Monday, September 30, 2013

The End of All Learning

There is a quote running around ascribed to either Plato or Socrates claiming one of them said, "Books will be the end of all learning," or "Reading will be the end of all learning."  It usually gets a chuckle, as it makes the point that we tend to remember less of what we have written down.  The context today is usually a reference to the internet and our various "memory saving" devices.  Supposedly they are making us dumber.  I'm not sure if our memories really are worse today, or if it is just aging folks like me blaming the internet rather than accepting the decay of the flesh.  What I do know is that I couldn't find a source for the quote.

But the comparitive merits of rote learning and literacy is an interesting topic, and FINE TUNING here brings it up because it relates to topics extremely relevant to church music:  learning by ear, learning through a score, interpreting a score, folk music, and playing by heart.  

Many of us learn very little music by ear, and yet this is how most parishioners do learn music.  Sure, the hymnal is a great aid to them - if it is used.  But take time to discover how many of your choir members just look at the words on the music you pass out and ignore the score and you'll get a better estimation of how the congregation uses the hymnal, especially in this age where the current and previous generations received much less choral training in school.   And yet even as they don't learn as well as they could or they should, they do learn.  And perhaps sometimes in the process they listen more to the music than some organists listen to themselves! 

Which leads to learning through a score.  I think it is great, but it readily because a substitute for LISTENING, and herein lies the problem alluded to above.  So many church musicians are glued to the score.  I've even seen proud posts on YouTube of intellectual church musicians posting what they think is great music - but the great music is left on the score and what goes out into the pews or across the net is just not something the listener will want to embrace.   And so people get the idea that they don't like sacred music....or classical music....or traditional church music......or organ music, because they haven't heard performances worth listening to.   In other words, the musician is just broadcasting the symbols on the page, but not interpreting the score so that the music is inspiring, convincing, beautiful.  
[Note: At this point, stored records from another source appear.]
===== src/rtl/gnc_pkg.sv =====
// ----------------------------------------------------------------------------
// gnc_pkg
// Shared constants and types of the 3x3 neighbour count block.
// ----------------------------------------------------------------------------
package gnc_pkg;

   // default sizing of the line history and the row counter
   localparam int MAX_WIDTH_DEF  = 32;
   localparam int MAX_HEIGHT_DEF = 1024;

   // the end-of-frame flush gives width + 2 results, so width tops out here
   localparam int WIDTH_CAP = 31;

   localparam int GRID_WIDTH_W    = 6;
   localparam int GRID_HEIGHT_W   = 11;
   localparam int GRID_WIDTH_RST  = 26;
   localparam int GRID_HEIGHT_RST = 10;

   localparam int NCOUNT_W   = 4;
   localparam int CSR_DATA_W = 11;

   typedef enum logic [0:0] {
      CSR_GRID_WIDTH  = 1'b0,
      CSR_GRID_HEIGHT = 1'b1
   } csr_index_type;

   typedef logic [NCOUNT_W-1:0]   ncount_type;
   typedef logic [CSR_DATA_W-1:0] csr_data_type;

endpackage


===== src/rtl/gnc_if.sv =====
// ----------------------------------------------------------------------------
// gnc interfaces
// Valid/ready channels for cell input, count results and register writes.
// ----------------------------------------------------------------------------
interface gnc_req_if;
   logic valid;
   logic ready;
   logic cell_bit;

   modport source (output valid, output cell_bit, input ready);
   modport sink   (input valid, input cell_bit, output ready);
endinterface

interface gnc_rsp_if;
   import gnc_pkg::*;
   logic       valid;
   logic       ready;
   ncount_type neighbour_count;
   logic       cell_value;
   logic       frame_last;

   modport source (output valid, output neighbour_count, output cell_value,
                   output frame_last, input ready);
   modport sink   (input valid, input neighbour_count, input cell_value,
                   input frame_last, output ready);
endinterface

interface gnc_csr_if;
   import gnc_pkg::*;
   logic          valid;
   logic          ready;
   csr_index_type index;
   csr_data_type  data;

   modport source (output valid, output index, output data, input ready);
   modport sink   (input valid, input index, input data, output ready);
endinterface


===== src/rtl/gnc_front.sv =====
// ----------------------------------------------------------------------------
// gnc_front
// Accepts cells, keeps the line history and raster position, and queues one
// job per result run: a single result, or the end-of-frame flush.
// ----------------------------------------------------------------------------
module gnc_front #(
   parameter int MAX_WIDTH  = gnc_pkg::MAX_WIDTH_DEF,
   parameter int MAX_HEIGHT = gnc_pkg::MAX_HEIGHT_DEF
) (
   input  logic clock,
   input  logic reset,
   gnc_req_if.sink req_chan,
   input  logic [$clog2(((MAX_WIDTH < gnc_pkg::WIDTH_CAP) ? MAX_WIDTH
                         : gnc_pkg::WIDTH_CAP) + 2)-1:0] eff_w,
   input  logic [$clog2(MAX_HEIGHT+1)-1:0] eff_h,
   input  logic job_full,
   output logic job_push,
   output logic [2*MAX_WIDTH+3+$clog2(MAX_HEIGHT)
                 +$clog2((MAX_WIDTH < gnc_pkg::WIDTH_CAP) ? MAX_WIDTH : gnc_pkg::WIDTH_CAP)
                 +$clog2(((MAX_WIDTH < gnc_pkg::WIDTH_CAP) ? MAX_WIDTH
                          : gnc_pkg::WIDTH_CAP) + 2)+1-1:0] job_data
);
   import gnc_pkg::*;

   localparam int W_CAP = (MAX_WIDTH < WIDTH_CAP) ? MAX_WIDTH : WIDTH_CAP;
   localparam int COL_W = $clog2(W_CAP);
   localparam int WV_W  = $clog2(W_CAP + 2);
   localparam int ROW_W = $clog2(MAX_HEIGHT);
   localparam int HIST  = 2 * MAX_WIDTH + 2;

   logic [HIST-1:0]  hist_ff, hist_in;
   logic [COL_W-1:0] col_ff, col_in;
   logic [ROW_W-1:0] row_ff, row_in;

   logic [COL_W-1:0] col_lim, col_c, job_rx;
   logic [ROW_W-1:0] row_lim, row_c, job_ry;
   logic [WV_W-1:0]  job_left;
   logic             at_last, has_rsp, accept;

   assign req_chan.ready = !job_full;
   assign accept         = req_chan.valid && req_chan.ready;

   assign col_lim = COL_W'(eff_w - WV_W'(1));
   assign row_lim = ROW_W'(eff_h - 1'b1);
   assign col_c   = (col_ff > col_lim) ? col_lim : col_ff;
   assign row_c   = (row_ff > row_lim) ? row_lim : row_ff;
   assign at_last = (row_c == row_lim) && (col_c == col_lim);
   assign has_rsp = (32'(row_c) >= 2) || ((32'(row_c) == 1) && (col_c != '0));

   always_comb begin
      if (at_last) begin
         // flush starts one row plus one cell back
         job_ry   = row_lim - ROW_W'(1);
         job_rx   = col_lim - COL_W'(1);
         job_left = eff_w + WV_W'(1);
      end else if (col_c != '0) begin
         job_ry   = row_c - ROW_W'(1);
         job_rx   = col_c - COL_W'(1);
         job_left = '0;
      end else begin
         job_ry   = row_c - ROW_W'(2);
         job_rx   = col_lim;
         job_left = '0;
      end
   end

   assign job_push = accept && (at_last || has_rsp);
   assign job_data = {hist_ff, req_chan.cell_bit, job_ry, job_rx, job_left, at_last};

   always_comb begin
      hist_in = hist_ff;
      col_in  = col_ff;
      row_in  = row_ff;
      if (accept) begin
         hist_in = {hist_ff[HIST-2:0], req_chan.cell_bit};
         if (at_last) begin
            col_in = '0;
            row_in = '0;
         end else if (col_c >= col_lim) begin
            col_in = '0;
            row_in = row_c + ROW_W'(1);
         end else begin
            col_in = col_c + COL_W'(1);
            row_in = row_c;
         end
      end
   end

   always_ff @(posedge clock) begin
      if (reset) begin
         hist_ff <= '0;
         col_ff  <= '0;
         row_ff  <= '0;
      end else begin
         hist_ff <= hist_in;
         col_ff  <= col_in;
         row_ff  <= row_in;
      end
   end

endmodule


===== src/rtl/gnc_fifo.sv =====
// ----------------------------------------------------------------------------
// gnc_fifo
// Short show-ahead job queue between the front and the back.
// ----------------------------------------------------------------------------
module gnc_fifo #(
   parameter int WIDTH = 8,
   parameter int DEPTH = 2
) (
   input  logic             clock,
   input  logic             reset,
   input  logic             push,
   input  logic [WIDTH-1:0] push_data,
   output logic             full,
   input  logic             pop,
   output logic [WIDTH-1:0] pop_data,
   output logic             empty
);
   import gnc_pkg::*;

   localparam int PTR_W = (DEPTH > 1) ? $clog2(DEPTH) : 1;
   localparam int CNT_W = $clog2(DEPTH + 1);

   logic [WIDTH-1:0] mem [DEPTH];
   logic [PTR_W-1:0] wr_ptr_ff, wr_ptr_in, rd_ptr_ff, rd_ptr_in;
   logic [CNT_W-1:0] fill_ff, fill_in;

   assign full     = (fill_ff == CNT_W'(DEPTH));
   assign empty    = (fill_ff == '0);
   assign pop_data = mem[rd_ptr_ff];

   always_comb begin
      wr_ptr_in = wr_ptr_ff;
      rd_ptr_in = rd_ptr_ff;
      fill_in   = fill_ff;
      if (push) begin
         wr_ptr_in = (wr_ptr_ff == PTR_W'(DEPTH - 1)) ? '0 : wr_ptr_ff + PTR_W'(1);
      end
      if (pop) begin
         rd_ptr_in = (rd_ptr_ff == PTR_W'(DEPTH - 1)) ? '0 : rd_ptr_ff + PTR_W'(1);
      end
      if (push && !pop) begin
         fill_in = fill_ff + CNT_W'(1);
      end else if (pop && !push) begin
         fill_in = fill_ff - CNT_W'(1);
      end
   end

   always_ff @(posedge clock) begin
      if (reset) begin
         wr_ptr_ff <= '0;
         rd_ptr_ff <= '0;
         fill_ff   <= '0;
      end else begin
         wr_ptr_ff <= wr_ptr_in;
         rd_ptr_ff <= rd_ptr_in;
         fill_ff   <= fill_in;
      end
   end

   always_ff @(posedge clock) begin
      if (push) begin
         mem[wr_ptr_ff] <= push_data;
      end
   end

   assert property (@(posedge clock) disable iff (reset) push |-> !full)
      else $error("gnc_fifo: push while full");
   assert property (@(posedge clock) disable iff (reset) pop |-> !empty)
      else $error("gnc_fifo: pop while empty");
   assert property (@(posedge clock) disable iff (reset) fill_ff <= CNT_W'(DEPTH))
      else $error("gnc_fifo: fill level above depth");

endmodule


===== src/rtl/gnc_back.sv =====
// ----------------------------------------------------------------------------
// gnc_back
// Takes queued jobs and, unless rsp_chan stalls, makes one count result per
// cycle from a frozen window of the cell history, stepping it for a flush.
// ----------------------------------------------------------------------------
module gnc_back #(
   parameter int MAX_WIDTH  = gnc_pkg::MAX_WIDTH_DEF,
   parameter int MAX_HEIGHT = gnc_pkg::MAX_HEIGHT_DEF
) (
   input  logic clock,
   input  logic reset,
   input  logic [$clog2(((MAX_WIDTH < gnc_pkg::WIDTH_CAP) ? MAX_WIDTH
                         : gnc_pkg::WIDTH_CAP) + 2)-1:0] eff_w,
   input  logic [$clog2(MAX_HEIGHT+1)-1:0] eff_h,
   input  logic job_empty,
   output logic job_pop,
   input  logic [2*MAX_WIDTH+3+$clog2(MAX_HEIGHT)
                 +$clog2((MAX_WIDTH < gnc_pkg::WIDTH_CAP) ? MAX_WIDTH : gnc_pkg::WIDTH_CAP)
                 +$clog2(((MAX_WIDTH < gnc_pkg::WIDTH_CAP) ? MAX_WIDTH
                          : gnc_pkg::WIDTH_CAP) + 2)+1-1:0] job_data,
   gnc_rsp_if.source rsp_chan
);
   import gnc_pkg::*;

   localparam int W_CAP = (MAX_WIDTH < WIDTH_CAP) ? MAX_WIDTH : WIDTH_CAP;
   localparam int COL_W = $clog2(W_CAP);
   localparam int WV_W  = $clog2(W_CAP + 2);
   localparam int ROW_W = $clog2(MAX_HEIGHT);
   localparam int HV_W  = $clog2(MAX_HEIGHT + 1);
   localparam int WIN_W = 2 * MAX_WIDTH + 3;
   localparam int IDX_W = $clog2(WIN_W);

   // window bit d holds the cell d places before the newest one
   logic [WIN_W-1:0] win_ff, win_in, job_win;
   logic [ROW_W-1:0] ry_ff, ry_in, job_ry;
   logic [COL_W-1:0] rx_ff, rx_in, job_rx, col_lim;
   logic [WV_W-1:0]  left_ff, left_in, job_left;
   logic             last_ff, last_in, job_last;
   logic             busy_ff, busy_in;

   logic             rsp_valid_ff, rsp_valid_in;
   ncount_type       count_ff, count;
   logic             cell_ff, last_out_ff;

   logic [IDX_W-1:0] d_w, d_w1, d_w2, d_2w, d_2w1, d_2w2;
   logic             up_ok, dn_ok, lf_ok, rt_ok;
   logic [7:0]       nb;
   logic             out_free, fire, done;

   assign {job_win, job_ry, job_rx, job_left, job_last} = job_data;

   assign col_lim = COL_W'(eff_w - WV_W'(1));

   // tap offsets follow the row width
   assign d_w   = IDX_W'(eff_w);
   assign d_w1  = d_w + IDX_W'(1);
   assign d_w2  = d_w + IDX_W'(2);
   assign d_2w  = {d_w[IDX_W-2:0], 1'b0};
   assign d_2w1 = d_2w + IDX_W'(1);
   assign d_2w2 = d_2w + IDX_W'(2);

   assign up_ok = (ry_ff != '0);
   assign dn_ok = (HV_W'(ry_ff) + HV_W'(1)) < eff_h;
   assign lf_ok = (rx_ff != '0);
   assign rt_ok = (WV_W'(rx_ff) + WV_W'(1)) < eff_w;

   assign nb[0] = win_ff[d_2w2] && up_ok && lf_ok;
   assign nb[1] = win_ff[d_2w1] && up_ok;
   assign nb[2] = win_ff[d_2w]  && up_ok && rt_ok;
   assign nb[3] = win_ff[d_w2]  && lf_ok;
   assign nb[4] = win_ff[d_w]   && rt_ok;
   assign nb[5] = win_ff[2]     && dn_ok && lf_ok;
   assign nb[6] = win_ff[1]     && dn_ok;
   assign nb[7] = win_ff[0]     && dn_ok && rt_ok;

   always_comb begin
      count = '0;
      for (int i = 0; i < 8; i++) begin
         count = count + NCOUNT_W'(nb[i]);
      end
   end

   assign out_free = !rsp_valid_ff || rsp_chan.ready;
   assign fire     = busy_ff && out_free;
   assign done     = fire && (left_ff == '0);
   assign job_pop  = !job_empty && (!busy_ff || done);

   always_comb begin
      win_in  = win_ff;
      ry_in   = ry_ff;
      rx_in   = rx_ff;
      left_in = left_ff;
      last_in = last_ff;
      busy_in = busy_ff;
      if (job_pop) begin
         win_in  = job_win;
         ry_in   = job_ry;
         rx_in   = job_rx;
         left_in = job_left;
         last_in = job_last;
         busy_in = 1'b1;
      end else if (done) begin
         busy_in = 1'b0;
      end else if (fire) begin
         // advance to the next cell of the flush
         win_in  = {win_ff[WIN_W-2:0], 1'b0};
         left_in = left_ff - WV_W'(1);
         if (rx_ff == col_lim) begin
            rx_in = '0;
            ry_in = ry_ff + ROW_W'(1);
         end else begin
            rx_in = rx_ff + COL_W'(1);
         end
      end
   end

   always_comb begin
      rsp_valid_in = rsp_valid_ff;
      if (fire) begin
         rsp_valid_in = 1'b1;
      end else if (rsp_chan.ready) begin
         rsp_valid_in = 1'b0;
      end
   end

   always_ff @(posedge clock) begin
      if (reset) begin
         busy_ff      <= 1'b0;
         rsp_valid_ff <= 1'b0;
      end else begin
         busy_ff      <= busy_in;
         rsp_valid_ff <= rsp_valid_in;
      end
   end

   always_ff @(posedge clock) begin
      win_ff  <= win_in;
      ry_ff   <= ry_in;
      rx_ff   <= rx_in;
      left_ff <= left_in;
      last_ff <= last_in;
      if (fire) begin
         count_ff    <= count;
         cell_ff     <= win_ff[d_w1];
         last_out_ff <= last_ff && (left_ff == '0);
      end
   end

   assign rsp_chan.valid           = rsp_valid_ff;
   assign rsp_chan.neighbour_count = count_ff;
   assign rsp_chan.cell_value      = cell_ff;
   assign rsp_chan.frame_last      = last_out_ff;

   assert property (@(posedge clock) disable iff (reset) job_pop |-> !job_empty)
      else $error("gnc_back: job taken from an empty queue");
   assert property (@(posedge clock) disable iff (reset)
                    rsp_valid_ff |-> (count_ff <= NCOUNT_W'(8)))
      else $error("gnc_back: neighbour count above eight");
   assert property (@(posedge clock) disable iff (reset)
                    (fire && (left_ff != '0)) |=> busy_ff)
      else $error("gnc_back: flush dropped before its last result");
   assert property (@(posedge clock) disable iff (reset)
                    (rsp_valid_ff && !rsp_chan.ready) |-> !fire)
      else $error("gnc_back: result overwritten while stalled");

endmodule


===== src/rtl/grid_neighbour_count_3x3_core.sv =====
// ----------------------------------------------------------------------------
// grid_neighbour_count_3x3_core
// Counts set cells in the 3x3 neighbourhood of every cell of a binary grid.
// ----------------------------------------------------------------------------
// Cells enter on req_chan, one bit per item, in raster order. Each result on
// rsp_chan carries the number of set neighbours (0..8), the cell's own bit,
// and frame_last on the result for the final cell of the frame. Cells
// outside the grid count as clear.
// Results trail the input by one row plus one cell: the result for a cell
// is made when the cell one row and one cell later is accepted, and then
// passes through the job queue and the result registers to rsp_chan. The
// last cell of a frame releases the remaining width + 2 results, one per
// cycle while rsp_chan is not stalled. Throughput is one item per cycle;
// input is held off only once the two-entry job queue fills behind the
// end-of-frame flush or a stalled rsp_chan.
// csr_chan writes grid_width (index 0) and grid_height (index 1); write
// them only between items with no result pending. Width is held to
// 2..min(MAX_WIDTH, 31), height to 2..MAX_HEIGHT.
// Reset clears the history, the raster position and the queue, and loads
// width 26 and height 10. A stalled rsp_chan holds its result steady.
// ----------------------------------------------------------------------------
module grid_neighbour_count_3x3_core #(
   parameter int MAX_WIDTH  = gnc_pkg::MAX_WIDTH_DEF,
   parameter int MAX_HEIGHT = gnc_pkg::MAX_HEIGHT_DEF
) (
   input  logic clock,
   input  logic reset,
   gnc_req_if.sink   req_chan,
   gnc_rsp_if.source rsp_chan,
   gnc_csr_if.sink   csr_chan
);
   import gnc_pkg::*;

   localparam int W_CAP = (MAX_WIDTH < WIDTH_CAP) ? MAX_WIDTH : WIDTH_CAP;
   localparam int COL_W = $clog2(W_CAP);
   localparam int WV_W  = $clog2(W_CAP + 2);
   localparam int ROW_W = $clog2(MAX_HEIGHT);
   localparam int HV_W  = $clog2(MAX_HEIGHT + 1);
   localparam int JOB_W = 2 * MAX_WIDTH + 3 + ROW_W + COL_W + WV_W + 1;

   logic [GRID_WIDTH_W-1:0]  grid_width_ff, grid_width_in;
   logic [GRID_HEIGHT_W-1:0] grid_height_ff, grid_height_in;
   logic [WV_W-1:0]          eff_w;
   logic [HV_W-1:0]          eff_h;

   logic             push, full, pop, empty;
   logic [JOB_W-1:0] push_data, pop_data;

   assign csr_chan.ready = 1'b1;

   always_comb begin
      grid_width_in  = grid_width_ff;
      grid_height_in = grid_height_ff;
      if (csr_chan.valid) begin
         unique case (csr_chan.index)
            CSR_GRID_WIDTH:  grid_width_in  = csr_chan.data[GRID_WIDTH_W-1:0];
            CSR_GRID_HEIGHT: grid_height_in = csr_chan.data[GRID_HEIGHT_W-1:0];
         endcase
      end
   end

   always_ff @(posedge clock) begin
      if (reset) begin
         grid_width_ff  <= GRID_WIDTH_W'(GRID_WIDTH_RST);
         grid_height_ff <= GRID_HEIGHT_W'(GRID_HEIGHT_RST);
      end else begin
         grid_width_ff  <= grid_width_in;
         grid_height_ff <= grid_height_in;
      end
   end

   // clamp the registers to the supported frame size
   always_comb begin
      if (32'(grid_width_ff) < 2) begin
         eff_w = WV_W'(2);
      end else if (32'(grid_width_ff) > W_CAP) begin
         eff_w = WV_W'(W_CAP);
      end else begin
         eff_w = WV_W'(grid_width_ff);
      end
      if (32'(grid_height_ff) < 2) begin
         eff_h = HV_W'(2);
      end else if (32'(grid_height_ff) > MAX_HEIGHT) begin
         eff_h = HV_W'(MAX_HEIGHT);
      end else begin
         eff_h = HV_W'(grid_height_ff);
      end
   end

   gnc_front #(
      .MAX_WIDTH  (MAX_WIDTH),
      .MAX_HEIGHT (MAX_HEIGHT)
   ) u_front (
      .clock    (clock),
      .reset    (reset),
      .req_chan (req_chan),
      .eff_w    (eff_w),
      .eff_h    (eff_h),
      .job_full (full),
      .job_push (push),
      .job_data (push_data)
   );

   gnc_fifo #(
      .WIDTH (JOB_W),
      .DEPTH (2)
   ) u_fifo (
      .clock     (clock),
      .reset     (reset),
      .push      (push),
      .push_data (push_data),
      .full      (full),
      .pop       (pop),
      .pop_data  (pop_data),
      .empty     (empty)
   );

   gnc_back #(
      .MAX_WIDTH  (MAX_WIDTH),
      .MAX_HEIGHT (MAX_HEIGHT)
   ) u_back (
      .clock     (clock),
      .reset     (reset),
      .eff_w     (eff_w),
      .eff_h     (eff_h),
      .job_empty (empty),
      .job_pop   (pop),
      .job_data  (pop_data),
      .rsp_chan  (rsp_chan)
   );

endmodule


===== src/flat_wrapper.sv =====
// flat-port wrapper written by rule: the top's interface ports become plain ports
module grid_neighbour_count_3x3_core_flat import gnc_pkg::*;
#(
   parameter int MAX_WIDTH  = gnc_pkg::MAX_WIDTH_DEF,
   parameter int MAX_HEIGHT = gnc_pkg::MAX_HEIGHT_DEF
)
  (clock, reset, req_chan_valid, req_chan_cell_bit, req_chan_ready, rsp_chan_valid, rsp_chan_neighbour_count, rsp_chan_cell_value, rsp_chan_frame_last, rsp_chan_ready, csr_chan_valid, csr_chan_index, csr_chan_data, csr_chan_ready);
  gnc_req_if req_chan_i ();
  gnc_rsp_if rsp_chan_i ();
  gnc_csr_if csr_chan_i ();
  input  logic clock;
  input  logic reset;
  input wire logic [$bits(req_chan_i.valid)-1:0] req_chan_valid;
  input wire logic [$bits(req_chan_i.cell_bit)-1:0] req_chan_cell_bit;
  output wire logic [$bits(req_chan_i.ready)-1:0] req_chan_ready;
  output wire logic [$bits(rsp_chan_i.valid)-1:0] rsp_chan_valid;
  output wire logic [$bits(rsp_chan_i.neighbour_count)-1:0] rsp_chan_neighbour_count;
  output wire logic [$bits(rsp_chan_i.cell_value)-1:0] rsp_chan_cell_value;
  output wire logic [$bits(rsp_chan_i.frame_last)-1:0] rsp_chan_frame_last;
  input wire logic [$bits(rsp_chan_i.ready)-1:0] rsp_chan_ready;
  input wire logic [$bits(csr_chan_i.valid)-1:0] csr_chan_valid;
  input wire logic [$bits(csr_chan_i.index)-1:0] csr_chan_index;
  input wire logic [$bits(csr_chan_i.data)-1:0] csr_chan_data;
  output wire logic [$bits(csr_chan_i.ready)-1:0] csr_chan_ready;
  assign req_chan_i.valid = req_chan_valid;
  assign req_chan_i.cell_bit = req_chan_cell_bit;
  assign req_chan_ready = req_chan_i.ready;
  assign rsp_chan_valid = rsp_chan_i.valid;
  assign rsp_chan_neighbour_count = rsp_chan_i.neighbour_count;
  assign rsp_chan_cell_value = rsp_chan_i.cell_value;
  assign rsp_chan_frame_last = rsp_chan_i.frame_last;
  assign rsp_chan_i.ready = rsp_chan_ready;
  assign csr_chan_i.valid = csr_chan_valid;
  assign csr_chan_i.index = csr_chan_index;
  assign csr_chan_i.data = csr_chan_data;
  assign csr_chan_ready = csr_chan_i.ready;
  grid_neighbour_count_3x3_core #(.MAX_WIDTH(MAX_WIDTH), .MAX_HEIGHT(MAX_HEIGHT)) u_core (.clock(clock), .reset(reset), .req_chan(req_chan_i), .rsp_chan(rsp_chan_i), .csr_chan(csr_chan_i));
endmodule

===== config.mk =====
export PLATFORM = sky130hd
export DESIGN_NAME = grid_neighbour_count_3x3_core_flat
export DESIGN_NICKNAME = d
export VERILOG_FILES = /design/src/rtl/gnc_pkg.sv /design/src/rtl/gnc_if.sv /design/src/rtl/gnc_front.sv /design/src/rtl/gnc_fifo.sv /design/src/rtl/gnc_back.sv /design/src/rtl/grid_neighbour_count_3x3_core.sv /design/src/flat_wrapper.sv
export SDC_FILE = /design/constraint.sdc
export NUM_CORES = 1
export LEC_CHECK = 0
export ABC_AREA = 1
export BUFFER_PORTS_ARGS = -buffer_cell sky130_fd_sc_hd__buf_2
export CAP_MARGIN = 10
export CORE_MARGIN = 8
export CORE_UTILIZATION = 47
export CTS_CLUSTER_SIZE = 10
export DETAILED_ROUTE_END_ITERATION = 12
export GPL_TIMING_DRIVEN = 0
export PLACE_DENSITY_LB_ADDON = 0.1
export SLEW_MARGIN = 20
export SYNTH_ARGS = -nofsm -noshare
export SYNTH_HDL_FRONTEND = slang
export SYNTH_SLANG_ARGS = --single-unit
export TNS_END_PERCENT = 20

===== constraint.sdc =====
create_clock -name clock -period 13.5 [get_ports clock]
set_input_delay 1.35 -clock clock [delete_from_list [all_inputs] [get_ports clock]]
set_output_delay 1.35 -clock clock [all_outputs]
set_load 0.1 [all_outputs]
This is why the folk/pop musicians in the church often attract more followers in the parish than the trained musicians.   The music may be simple, but it is well-played.  There is lyric expression, harmonic logic, textural clarity, and rhythmic vitality: the hallmarks of good music in any genre.   It is unfortunate that many "learn by ear" musicians today - even some very talented ones - are wedded to a very narrow range of music and are so focused on making what they do sound just like the recordings they hear.  For in this way they too lose the muse, becoming as focused on sound imitation as some traditional musicians are focused on playing notes that they are not longer true folk musicians but just "play by ear" musicians.   A true folk musician does play be ear, but also INTERPRETS and makes the songs he hears his own.   Yes, the "play it like the record" crowd often plays well, nailing the tune and the chords and the rhythms such as I outlined above, but it isn't authentically theirs.   They may successfully recreate approximations of performances that have inspired them which have also inspired people who listen to this music on the radio and so go to contemporary worship services, but it fails to connect with the assembly just as much as the automaton organist who hits all the right notes. 

The answer for all musicians, whether a score is used or not, is to play by heart.  I think this means more than memorization, though knowing something "by heart" certainly suggests a good amount of memory is involved in the process.   This means that the classically-trained musician listens to what he is playing so that he is able to interpret the score so that it is a means toward enacting music in a given space, for a given assembly, at a given time in a way that connects with the hearers.  In the same way, the musician who learns by ear has to move from replicating an inspiring performance he wishes to copy to interpreting that music in a way that sounds best on the instrument being used, in the room in which it will be played, and with the other musicians who will join in playing the music - again for the purposes of connecting with the hearers.   This process of interpretation is only possible when the musician listens to himself, for it is the process by which a performer truly owns the music.

This is the key to inspiring the congregation, no matter what music you are playing. As Vladimir Feltsman so aptly stated, "You cannot give something away you don't have."  

The "end" of all learning can have a better meaning: the purpose of what we do.  The end of our learning as church musicians is to inspire people with music that magnifies God's Word, that evokes the Gospel, and summons the song the Lord has placed in their hearts (Ps. 40:3a).   Listening is the key.  May we move beyond the score and beyond the recording, and use our musicianship to make authentic music for and with our congregations, for the sake of the world God so loved.